It is probably fair to say that the vast majority of the CLIR systems use a translation-based approach. In most cases it is the query which is translated in all languages before being sent to monolingual search engines. While this limits the amount of translation work that needs be done, it requires doing it on-line at query time. Moreover, when queries are short it can be difficult to translate them correctly, since there is little context to help identifying the correct sense in which words are used. For these reasons several groups also proposed translating all documents at indexing time instead. Regardless of whether queries or documents are translated, whenever similarity scores between (possibly translated) queries and (possibly translated) documents are not directly comparable, all methods then face the problem of merging multiple monolingual rankings in a single multilingual ranking.

2007

  • (Bader et al., 2007) ⇒ Bader, B. W., Chew, P., Abdelali, A., & Kolda, T. G. (2007).

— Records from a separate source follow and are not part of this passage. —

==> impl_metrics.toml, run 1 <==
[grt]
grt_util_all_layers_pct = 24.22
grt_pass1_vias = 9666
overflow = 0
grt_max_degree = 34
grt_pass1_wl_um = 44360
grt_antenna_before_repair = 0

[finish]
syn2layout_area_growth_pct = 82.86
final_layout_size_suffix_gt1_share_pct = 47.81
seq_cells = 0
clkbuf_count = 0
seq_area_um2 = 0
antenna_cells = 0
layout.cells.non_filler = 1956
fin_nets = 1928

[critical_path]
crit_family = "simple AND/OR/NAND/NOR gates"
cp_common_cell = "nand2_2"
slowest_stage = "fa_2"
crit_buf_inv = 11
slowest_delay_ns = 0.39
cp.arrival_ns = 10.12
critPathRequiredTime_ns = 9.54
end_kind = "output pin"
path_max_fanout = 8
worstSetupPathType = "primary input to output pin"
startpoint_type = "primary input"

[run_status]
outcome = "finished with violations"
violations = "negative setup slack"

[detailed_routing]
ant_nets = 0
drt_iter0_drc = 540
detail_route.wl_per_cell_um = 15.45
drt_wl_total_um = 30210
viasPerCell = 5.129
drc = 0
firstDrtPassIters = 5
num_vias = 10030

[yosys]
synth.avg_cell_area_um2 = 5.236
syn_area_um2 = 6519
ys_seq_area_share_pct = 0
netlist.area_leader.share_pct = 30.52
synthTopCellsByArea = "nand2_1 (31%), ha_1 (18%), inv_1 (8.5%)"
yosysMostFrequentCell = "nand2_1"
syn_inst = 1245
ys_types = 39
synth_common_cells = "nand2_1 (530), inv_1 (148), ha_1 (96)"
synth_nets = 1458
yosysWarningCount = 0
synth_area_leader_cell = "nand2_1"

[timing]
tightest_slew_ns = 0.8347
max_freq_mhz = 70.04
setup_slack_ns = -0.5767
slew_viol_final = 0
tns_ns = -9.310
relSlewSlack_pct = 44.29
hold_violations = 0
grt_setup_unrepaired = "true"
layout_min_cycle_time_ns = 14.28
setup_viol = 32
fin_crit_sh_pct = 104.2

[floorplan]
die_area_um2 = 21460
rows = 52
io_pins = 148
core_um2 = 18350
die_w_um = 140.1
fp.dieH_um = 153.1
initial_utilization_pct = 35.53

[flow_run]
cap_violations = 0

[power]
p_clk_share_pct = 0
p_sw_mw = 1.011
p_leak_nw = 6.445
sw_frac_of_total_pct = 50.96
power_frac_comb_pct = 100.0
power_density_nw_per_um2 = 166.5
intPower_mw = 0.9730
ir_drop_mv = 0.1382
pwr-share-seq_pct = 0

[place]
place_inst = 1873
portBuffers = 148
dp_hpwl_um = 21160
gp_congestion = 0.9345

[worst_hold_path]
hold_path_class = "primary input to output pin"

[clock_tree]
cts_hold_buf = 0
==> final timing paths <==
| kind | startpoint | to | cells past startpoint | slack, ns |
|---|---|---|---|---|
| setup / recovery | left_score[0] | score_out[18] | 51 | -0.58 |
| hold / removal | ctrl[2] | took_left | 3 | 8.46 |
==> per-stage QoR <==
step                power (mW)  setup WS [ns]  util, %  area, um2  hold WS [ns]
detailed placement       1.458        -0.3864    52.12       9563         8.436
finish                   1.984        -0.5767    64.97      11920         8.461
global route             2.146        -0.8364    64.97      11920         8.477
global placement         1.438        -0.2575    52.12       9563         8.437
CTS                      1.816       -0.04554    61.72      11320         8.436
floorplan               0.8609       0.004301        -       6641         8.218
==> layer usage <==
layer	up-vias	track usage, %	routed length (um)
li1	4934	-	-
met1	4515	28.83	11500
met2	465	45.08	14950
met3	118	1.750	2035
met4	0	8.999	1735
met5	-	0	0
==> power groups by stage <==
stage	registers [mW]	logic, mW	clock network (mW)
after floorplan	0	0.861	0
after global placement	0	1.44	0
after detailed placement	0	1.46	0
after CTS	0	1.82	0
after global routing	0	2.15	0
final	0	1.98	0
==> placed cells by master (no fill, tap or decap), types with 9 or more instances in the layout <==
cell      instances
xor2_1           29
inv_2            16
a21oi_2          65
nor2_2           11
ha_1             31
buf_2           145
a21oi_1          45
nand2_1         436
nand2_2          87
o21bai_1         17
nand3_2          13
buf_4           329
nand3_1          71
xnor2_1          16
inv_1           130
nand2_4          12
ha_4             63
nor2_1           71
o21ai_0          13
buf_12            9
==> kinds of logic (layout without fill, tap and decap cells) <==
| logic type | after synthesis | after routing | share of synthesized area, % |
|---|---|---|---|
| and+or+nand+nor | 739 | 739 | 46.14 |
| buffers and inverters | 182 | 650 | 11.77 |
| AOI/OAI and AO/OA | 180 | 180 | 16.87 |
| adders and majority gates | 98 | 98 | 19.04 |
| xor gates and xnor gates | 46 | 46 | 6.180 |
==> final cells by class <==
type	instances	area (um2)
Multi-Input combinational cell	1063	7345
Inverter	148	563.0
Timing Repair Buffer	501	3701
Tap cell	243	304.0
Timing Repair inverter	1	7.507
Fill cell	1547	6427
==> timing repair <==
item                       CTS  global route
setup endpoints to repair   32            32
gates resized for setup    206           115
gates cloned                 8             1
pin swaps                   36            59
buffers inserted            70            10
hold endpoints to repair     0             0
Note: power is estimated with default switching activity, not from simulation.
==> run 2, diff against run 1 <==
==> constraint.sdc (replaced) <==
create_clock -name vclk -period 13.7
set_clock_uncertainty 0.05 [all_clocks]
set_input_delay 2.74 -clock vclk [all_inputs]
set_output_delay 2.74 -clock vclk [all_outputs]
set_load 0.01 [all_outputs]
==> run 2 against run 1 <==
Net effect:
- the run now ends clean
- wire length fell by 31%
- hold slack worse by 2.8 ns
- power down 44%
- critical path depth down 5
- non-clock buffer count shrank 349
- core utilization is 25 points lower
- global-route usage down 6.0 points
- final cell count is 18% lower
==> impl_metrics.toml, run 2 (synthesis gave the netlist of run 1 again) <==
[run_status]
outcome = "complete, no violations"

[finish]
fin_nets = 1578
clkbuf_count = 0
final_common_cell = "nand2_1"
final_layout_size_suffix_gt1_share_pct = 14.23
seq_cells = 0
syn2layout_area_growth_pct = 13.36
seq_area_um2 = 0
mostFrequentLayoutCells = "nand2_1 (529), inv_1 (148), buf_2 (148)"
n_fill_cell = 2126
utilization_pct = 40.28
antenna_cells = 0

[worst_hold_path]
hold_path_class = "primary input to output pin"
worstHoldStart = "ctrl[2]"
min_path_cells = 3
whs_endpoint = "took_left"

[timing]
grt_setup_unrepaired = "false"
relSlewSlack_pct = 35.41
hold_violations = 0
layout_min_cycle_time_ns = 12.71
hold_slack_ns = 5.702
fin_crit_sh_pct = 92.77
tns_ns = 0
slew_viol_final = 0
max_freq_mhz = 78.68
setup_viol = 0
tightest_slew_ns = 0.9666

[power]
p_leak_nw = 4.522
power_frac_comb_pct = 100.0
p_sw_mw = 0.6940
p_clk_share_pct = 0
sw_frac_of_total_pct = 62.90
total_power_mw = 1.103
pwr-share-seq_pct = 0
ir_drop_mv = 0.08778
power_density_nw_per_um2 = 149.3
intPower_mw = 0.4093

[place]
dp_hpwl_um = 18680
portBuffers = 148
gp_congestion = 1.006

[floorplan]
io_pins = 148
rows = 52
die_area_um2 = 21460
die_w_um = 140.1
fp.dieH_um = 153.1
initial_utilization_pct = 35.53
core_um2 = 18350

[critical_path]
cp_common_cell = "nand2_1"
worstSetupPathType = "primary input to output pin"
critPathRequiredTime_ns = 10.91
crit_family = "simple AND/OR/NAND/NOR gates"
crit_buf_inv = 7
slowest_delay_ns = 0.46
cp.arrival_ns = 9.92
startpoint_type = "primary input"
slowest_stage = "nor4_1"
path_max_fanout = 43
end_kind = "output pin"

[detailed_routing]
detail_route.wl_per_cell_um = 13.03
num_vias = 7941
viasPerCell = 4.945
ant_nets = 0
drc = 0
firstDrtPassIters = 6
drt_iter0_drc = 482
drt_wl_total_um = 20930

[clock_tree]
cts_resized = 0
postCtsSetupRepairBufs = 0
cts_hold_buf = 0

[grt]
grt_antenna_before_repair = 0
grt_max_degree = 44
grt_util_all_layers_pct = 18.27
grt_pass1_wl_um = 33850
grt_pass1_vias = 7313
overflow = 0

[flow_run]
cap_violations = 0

Cross-language information retrieval using PARAFAC2 (No. SAND2007-2706). Sandia National Laboratories. DOI: 10.2172/908061
    • Abstract: A standard approach to cross-language information retrieval (CLIR) uses Latent Semantic Analysis (LSA) in conjunction with a multilingual parallel aligned corpus. This approach has been shown to be successful in identifying similar documents across languages - or more precisely, retrieving the most similar document in one language to a query in another language. However, the approach has severe drawbacks when applied to a related task, that of clustering documents 'language-independently', so that documents about similar topics end up closest to one another in the semantic space regardless of their language. The problem is that documents are generally more similar to other documents in the same language than they are to documents in a different language, but on the same topic. As a result, when using multilingual LSA, documents will in practice cluster by language, not by topic. We propose a novel application of PARAFAC2 (which is a variant of PARAFAC, a multi-way generalization of the singular value decomposition (SVD)) to overcome this problem. Instead of forming a single multilingual term-by-document matrix which, under LSA, is subjected to SVD, we form an irregular three-way array, each slice of which is a separate term-by-document matrix for a single language in the parallel corpus. The goal is to compute an SVD for each language such that V (the matrix of right singular vectors) is the same across all languages. Effectively, PARAFAC2 imposes the constraint, not present in standard LSA, that the 'concepts' in all documents in the parallel corpus are the same regardless of language. Intuitively, this constraint makes sense, since the whole purpose of using a parallel corpus is that exactly the same concepts are expressed in the translations. We tested this approach by comparing the performance of PARAFAC2 with standard LSA in solving a particular CLIR problem. From our results, we conclude that PARAFAC2 offers a very promising alternative to LSA not only for multilingual document clustering, but also for solving other problems in cross-language information retrieval.